What this task involves ▸ Exercise in exact copying. Transcribe every entry that follows, word for word.

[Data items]

**config.mk**
```make
export PLATFORM = sky130hd
export DESIGN_NAME = des_block_cipher
export DESIGN_NICKNAME = d
export VERILOG_FILES = /design/src/sv/des_pkg.sv /design/src/sv/des_key_sched.sv /design/src/sv/des_round_core.sv /design/src/sv/des_block_cipher.sv
export SDC_FILE = /design/constraint.sdc
export NUM_CORES = 1
export LEC_CHECK = 0
export ABC_AREA = 0
export BUFFER_PORTS_ARGS = -buffer_cell sky130_fd_sc_hd__buf_2
export CAP_MARGIN = 10
export CORE_MARGIN = 10
export CORE_UTILIZATION = 50
export DETAILED_ROUTE_END_ITERATION = 6
export PLACE_DENSITY = 0.66
export SYNTH_ARGS = -nofsm -noshare
export SYNTH_HDL_FRONTEND = slang
export SYNTH_HIERARCHICAL = 1
export SYNTH_SLANG_ARGS = --single-unit
```
**constraint.sdc**
```tcl
create_clock -name i_clk -period 7.9 [get_ports i_clk]
set_clock_uncertainty 0.1 [all_clocks]
set_input_delay 0 -clock i_clk [delete_from_list [all_inputs] [get_ports i_clk]]
set_output_delay 0 -clock i_clk [all_outputs]
set_load 0.02 [all_outputs]
```
**config.mk**
```make
export PLATFORM = sky130hd
export DESIGN_NAME = ovn_queue
export DESIGN_NICKNAME = d
export VERILOG_FILES = /design/src/rtl/ovn_pkg.sv /design/src/rtl/ovn_queue.sv
export VERILOG_INCLUDE_DIRS = /design/src /design/src/rtl
export SDC_FILE = /design/constraint.sdc
export NUM_CORES = 1
export LEC_CHECK = 0
export ABC_AREA = 1
export ABC_CLOCK_PERIOD_IN_PS = 2900
export BUFFER_PORTS_ARGS = -buffer_cell sky130_fd_sc_hd__buf_4
export CORE_MARGIN = 4
export CORE_UTILIZATION = 23
export CTS_BUF_LIST = sky130_fd_sc_hd__clkbuf_4
export DETAILED_ROUTE_END_ITERATION = 16
export SLEW_MARGIN = 10
export SYNTH_ARGS = -nofsm -noshare
export SYNTH_HDL_FRONTEND = slang
export SYNTH_SLANG_ARGS = --single-unit
export TNS_END_PERCENT = 10
```
**constraint.sdc**
```tcl
create_clock -name clk -period 2.9 [get_ports clk]
set_input_delay 0.435 -clock clk [delete_from_list [all_inputs] [get_ports clk]]
set_output_delay 0.435 -clock clk [all_outputs]
set_load 0.01 [all_outputs]
```
### src/rtl/octave_value_noise_2d_unit_assert.svh
// assertion macros shared by the octave value noise rtl
`ifndef OCTAVE_VALUE_NOISE_2D_UNIT_ASSERT_SVH
`define OCTAVE_VALUE_NOISE_2D_UNIT_ASSERT_SVH
`ifndef SYNTH
`define OVN_ASSERT_IMPLY(label, clk, rst, cond, prop) \
  label: assert property (@(posedge clk) disable iff (rst) (cond) |-> (prop)) \
    else $error("ovn assertion failed");
`define OVN_ASSERT_NEXT(label, clk, rst, cond, prop) \
  label: assert property (@(posedge clk) disable iff (rst) (cond) |=> (prop)) \
    else $error("ovn assertion failed");
`else
`define OVN_ASSERT_IMPLY(label, clk, rst, cond, prop)
`define OVN_ASSERT_NEXT(label, clk, rst, cond, prop)
`endif
`endif

### src/rtl/ovn_pkg.sv
// shared types and constants of the octave value noise unit
package ovn_pkg;

  localparam int GRID_SIZE_DEF = 64;

  localparam int COORD_W     = 6;
  localparam int SEED_W      = 16;
  localparam int OCT_COUNT_W = 3;
  localparam int OCT_BIAS_W  = 5;

  localparam int CFG_INDEX_W = 1;
  localparam int CFG_DATA_W  = 5;
  localparam logic [CFG_INDEX_W-1:0] CFG_OCTAVE_COUNT = 1'b0;
  localparam logic [CFG_INDEX_W-1:0] CFG_OCTAVE_BIAS  = 1'b1;
  localparam logic [OCT_COUNT_W-1:0] OCT_COUNT_RST = 3'd7;
  localparam logic [OCT_BIAS_W-1:0]  OCT_BIAS_RST  = 5'd2;

  // q1.16 octave weights
  localparam int WEIGHT_W = 17;
  localparam logic [WEIGHT_W-1:0] WEIGHT_ONE = 17'h10000;
  localparam int WDIV_STEP   = 4;
  localparam int WDIV_CYCLES = 5;
  localparam int WQW         = WDIV_STEP * WDIV_CYCLES;

  // weighted sums and final normalizing divide
  localparam int SUMW        = 36;
  localparam int WSUMW       = 20;
  localparam int QDIV_STEP   = 4;
  localparam int QDIV_CYCLES = SEED_W / QDIV_STEP;

  localparam int QUEUE_DEPTH = 2;
  localparam int QUEUE_PTR_W = $clog2(QUEUE_DEPTH);
  localparam int QUEUE_CNT_W = $clog2(QUEUE_DEPTH + 1);

  typedef enum logic {
    MODE_WRITE = 1'b0,
    MODE_QUERY = 1'b1
  } mode_t;

  typedef struct packed {
    mode_t               mode;
    logic [COORD_W-1:0]  coord_x;
    logic [COORD_W-1:0]  coord_y;
    logic [SEED_W-1:0]   seed_value;
  } cmd_t;

endpackage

Solved exercise ▸
**config.mk**
```make
export PLATFORM = sky130hd
export DESIGN_NAME = des_block_cipher
export DESIGN_NICKNAME = d
export VERILOG_FILES = /design/src/sv/des_pkg.sv /design/src/sv/des_key_sched.sv /design/src/sv/des_round_core.sv /design/src/sv/des_block_cipher.sv
export SDC_FILE = /design/constraint.sdc
export NUM_CORES = 1
export LEC_CHECK = 0
export ABC_AREA = 0
export BUFFER_PORTS_ARGS = -buffer_cell sky130_fd_sc_hd__buf_2
export CAP_MARGIN = 10
export CORE_MARGIN = 10
export CORE_UTILIZATION = 50
export DETAILED_ROUTE_END_ITERATION = 6
export PLACE_DENSITY = 0.66
export SYNTH_ARGS = -nofsm -noshare
export SYNTH_HDL_FRONTEND = slang
export SYNTH_HIERARCHICAL = 1
export SYNTH_SLANG_ARGS = --single-unit
```
**constraint.sdc**
```tcl
create_clock -name i_clk -period 7.9 [get_ports i_clk]
set_clock_uncertainty 0.1 [all_clocks]
set_input_delay 0 -clock i_clk [delete_from_list [all_inputs] [get_ports i_clk]]
set_output_delay 0 -clock i_clk [all_outputs]
set_load 0.02 [all_outputs]
```
**config.mk**
```make
export PLATFORM = sky130hd
export DESIGN_NAME = ovn_queue
export DESIGN_NICKNAME = d
export VERILOG_FILES = /design/src/rtl/ovn_pkg.sv /design/src/rtl/ovn_queue.sv
export VERILOG_INCLUDE_DIRS = /design/src /design/src/rtl
export SDC_FILE = /design/constraint.sdc
export NUM_CORES = 1
export LEC_CHECK = 0
export ABC_AREA = 1
export ABC_CLOCK_PERIOD_IN_PS = 2900
export BUFFER_PORTS_ARGS = -buffer_cell sky130_fd_sc_hd__buf_4
export CORE_MARGIN = 4
export CORE_UTILIZATION = 23
export CTS_BUF_LIST = sky130_fd_sc_hd__clkbuf_4
export DETAILED_ROUTE_END_ITERATION = 16
export SLEW_MARGIN = 10
export SYNTH_ARGS = -nofsm -noshare
export SYNTH_HDL_FRONTEND = slang
export SYNTH_SLANG_ARGS = --single-unit
export TNS_END_PERCENT = 10
```
**constraint.sdc**
```tcl
create_clock -name clk -period 2.9 [get_ports clk]
set_input_delay 0.435 -clock clk [delete_from_list [all_inputs] [get_ports clk]]
set_output_delay 0.435 -clock clk [all_outputs]
set_load 0.01 [all_outputs]
```
### src/rtl/octave_value_noise_2d_unit_assert.svh
// assertion macros shared by the octave value noise rtl
`ifndef OCTAVE_VALUE_NOISE_2D_UNIT_ASSERT_SVH
`define OCTAVE_VALUE_NOISE_2D_UNIT_ASSERT_SVH
`ifndef SYNTH
`define OVN_ASSERT_IMPLY(label, clk, rst, cond, prop) \
  label: assert property (@(posedge clk) disable iff (rst) (cond) |-> (prop)) \
    else $error("ovn assertion failed");
`define OVN_ASSERT_NEXT(label, clk, rst, cond, prop) \
  label: assert property (@(posedge clk) disable iff (rst) (cond) |=> (prop)) \
    else $error("ovn assertion failed");
`else
`define OVN_ASSERT_IMPLY(label, clk, rst, cond, prop)
`define OVN_ASSERT_NEXT(label, clk, rst, cond, prop)
`endif
`endif

### src/rtl/ovn_pkg.sv
// shared types and constants of the octave value noise unit
package ovn_pkg;

  localparam int GRID_SIZE_DEF = 64;

  localparam int COORD_W     = 6;
  localparam int SEED_W      = 16;
  localparam int OCT_COUNT_W = 3;
  localparam int OCT_BIAS_W  = 5;

  localparam int CFG_INDEX_W = 1;
  localparam int CFG_DATA_W  = 5;
  localparam logic [CFG_INDEX_W-1:0] CFG_OCTAVE_COUNT = 1'b0;
  localparam logic [CFG_INDEX_W-1:0] CFG_OCTAVE_BIAS  = 1'b1;
  localparam logic [OCT_COUNT_W-1:0] OCT_COUNT_RST = 3'd7;
  localparam logic [OCT_BIAS_W-1:0]  OCT_BIAS_RST  = 5'd2;

  // q1.16 octave weights
  localparam int WEIGHT_W = 17;
  localparam logic [WEIGHT_W-1:0] WEIGHT_ONE = 17'h10000;
  localparam int WDIV_STEP   = 4;
  localparam int WDIV_CYCLES = 5;
  localparam int WQW         = WDIV_STEP * WDIV_CYCLES;

  // weighted sums and final normalizing divide
  localparam int SUMW        = 36;
  localparam int WSUMW       = 20;
  localparam int QDIV_STEP   = 4;
  localparam int QDIV_CYCLES = SEED_W / QDIV_STEP;

  localparam int QUEUE_DEPTH = 2;
  localparam int QUEUE_PTR_W = $clog2(QUEUE_DEPTH);
  localparam int QUEUE_CNT_W = $clog2(QUEUE_DEPTH + 1);

  typedef enum logic {
    MODE_WRITE = 1'b0,
    MODE_QUERY = 1'b1
  } mode_t;

  typedef struct packed {
    mode_t               mode;
    logic [COORD_W-1:0]  coord_x;
    logic [COORD_W-1:0]  coord_y;
    logic [SEED_W-1:0]   seed_value;
  } cmd_t;

endpackage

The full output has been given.